In a time when it’s cool to be a nerd, the Power Rangers movie was one that flew under the radar of the superhero boom that let it come to be.
The movie delivers exactly what the trailers promised. It is essentially an extended episode of the original TV series. But for those that go looking, there is also an incredible amount of heart and more sophistication than would generally be expected in a movie about diverse superhuman delinquents fighting a sorceress that used to be a part of the team, but is now trying to bring about the destruction of the world. Oh, and that sorceress also has an army of clay monsters that she brought to life.
Wait a minute… That sounds familiar…
That sounds scarily like, and I must force down the bile that rises every time I’m forced to say this… Academy Award winner: Suicide Squad.
But fear not, for Power Rangers does what Suicide Squad does not; it develops its characters as a team, earning the right to call them a family instead of just saying it and expecting the audience to swallow it.
It doesn’t stop there, the troubled backgrounds of the characters aren’t unnecessarily over-the-top. Despite some clichés, they feel very real and let us, as an audience naturally come to understand their depth in a way that respects the intelligence of those watching, something that took me by surprise when I realised it.

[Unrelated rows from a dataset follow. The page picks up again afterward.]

--- src/rtl/uart_frame_parser.sv ---
// Framed-packet parser behind the UART receiver: HEADER, LEN, payload, checksum.
// Verified payloads are replayed on a valid/ready/last stream; optional FRAME_TIMEOUT_EN adds an inter-byte timeout.
//
// state     | meaning
// S_HDR     | hunting for the header byte, accumulator cleared
// S_LEN     | waiting for the length byte
// S_PAYLOAD | buffering payload bytes
// S_CSUM    | waiting for the checksum byte
// S_OUT     | draining the verified payload downstream
module uart_frame_parser #(
    parameter int          MAX_LEN        = 16,
    parameter logic [7:0]  HEADER         = 8'h55,
    parameter int          TIMEOUT_CYCLES = 50000
) (
    input  logic       clk,
    input  logic       rst_n,
    input  logic [7:0] in_data,
    input  logic       in_valid,
    output logic       in_ready,
    output logic [7:0] out_data,
    output logic       out_valid,
    input  logic       out_ready,
    output logic       out_last,
    output logic       frame_ok,
    output logic       frame_err,
    output logic [1:0] err_code
);

    localparam int         AW        = (MAX_LEN > 1) ? $clog2(MAX_LEN) : 1;
    localparam logic [7:0] MAX_LEN_B = 8'(MAX_LEN);

    typedef enum logic [2:0] {S_HDR, S_LEN, S_PAYLOAD, S_CSUM, S_OUT} state_t;

    state_t     state;
    logic [7:0] len;
    logic [7:0] len_m1;
    logic [7:0] wr_ptr;
    logic [7:0] rd_ptr;
    logic [7:0] sum;
    logic       accept;
    logic [7:0] mem [2**AW];

`ifdef FRAME_TIMEOUT_EN
    localparam logic [31:0] TMO_LAST = 32'(TIMEOUT_CYCLES - 1);
    logic [31:0] tmo_cnt;
`endif

    assign len_m1    = len - 8'd1;
    assign in_ready  = (state != S_OUT);
    assign accept    = in_valid && in_ready;
    assign out_valid = (state == S_OUT);
    assign out_data  = mem[rd_ptr[AW-1:0]];
    assign out_last  = out_valid && (rd_ptr == len_m1);

    // Payload storage carries no reset; only bytes of the current frame are ever read.
    always_ff @(posedge clk) begin
        if (state == S_PAYLOAD && accept)
            mem[wr_ptr[AW-1:0]] <= in_data;
    end

    always_ff @(posedge clk or negedge rst_n) begin
        if (!rst_n) begin
            state     <= S_HDR;
            len       <= 8'd0;
            wr_ptr    <= 8'd0;
            rd_ptr    <= 8'd0;
            sum       <= 8'd0;
            frame_ok  <= 1'b0;
            frame_err <= 1'b0;
            err_code  <= 2'b00;
`ifdef FRAME_TIMEOUT_EN
            tmo_cnt   <= 32'd0;
`endif
        end else begin
            frame_ok  <= 1'b0;
            frame_err <= 1'b0;
            case (state)
                S_HDR: begin
                    sum <= 8'd0;
                    if (accept && in_data == HEADER)
                        state <= S_LEN;
                end
                S_LEN: begin
                    if (accept) begin
                        len <= in_data;
                        sum <= in_data;
                        if (in_data == 8'd0 || in_data > MAX_LEN_B) begin
                            frame_err <= 1'b1;
                            err_code  <= 2'b01;
                            state     <= S_HDR;
                        end else begin
                            wr_ptr <= 8'd0;
                            state  <= S_PAYLOAD;
                        end
                    end
                end
                S_PAYLOAD: begin
                    if (accept) begin
                        wr_ptr <= wr_ptr + 8'd1;
                        sum    <= sum + in_data;
                        if (wr_ptr == len_m1)
                            state <= S_CSUM;
                    end
                end
                S_CSUM: begin
                    if (accept) begin
                        if (in_data == sum) begin
                            frame_ok <= 1'b1;
                            rd_ptr   <= 8'd0;
                            state    <= S_OUT;
                        end else begin
                            frame_err <= 1'b1;
                            err_code  <= 2'b10;
                            state     <= S_HDR;
                        end
                    end
                end
                S_OUT: begin
                    if (out_ready) begin
                        if (rd_ptr == len_m1)
                            state <= S_HDR;
                        else
                            rd_ptr <= rd_ptr + 8'd1;
                    end
                end
                default: state <= S_HDR;
            endcase
`ifdef FRAME_TIMEOUT_EN
            // Only reachable with no byte accepted, so it never collides with the LEN/CSUM error paths.
            if (state == S_LEN || state == S_PAYLOAD || state == S_CSUM) begin
                if (accept) begin
                    tmo_cnt <= 32'd0;
                end else if (tmo_cnt == TMO_LAST) begin
                    tmo_cnt   <= 32'd0;
                    frame_err <= 1'b1;
                    err_code  <= 2'b11;
                    state     <= S_HDR;
                end else begin
                    tmo_cnt <= tmo_cnt + 32'd1;
                end
            end else begin
                tmo_cnt <= 32'd0;
            end
`endif
        end
    end

endmodule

I think this was exemplified by the way the film handled its LGBT Ranger and its autistic Ranger. Going into the movie this was my biggest concern. Early on it tried to announce Billy, the blue Ranger, as being on the spectrum in blatant ways that seemed to be setting him up as a caricature more than a character. But this mellowed out into something truer to life, and succeeded despite some hiccups.
But what was truly exceptional was the construction of Trini’s character, the first openly queer superhero in a live action film. What was masterful about her portrayal was that she was NOT defined by her sexuality. She was not sexualised nor treated any differently to any other character under the film’s perspective. But, her sexuality was also not ignored, it influenced her interactions with her family and how she believed people viewed her. As a character, she felt very real.
That being said, do not go into this movie expecting anything particularly deep or sophisticated. It is still a dumb action movie – and I mean that in the most endearing way. Furthermore, there is a distinct tonal shift when it enters the third act which can be jarring. But for those that go looking, it’s a film with some remarkable heart that will make you leave feeling at least a little bit happier than that of when you came in.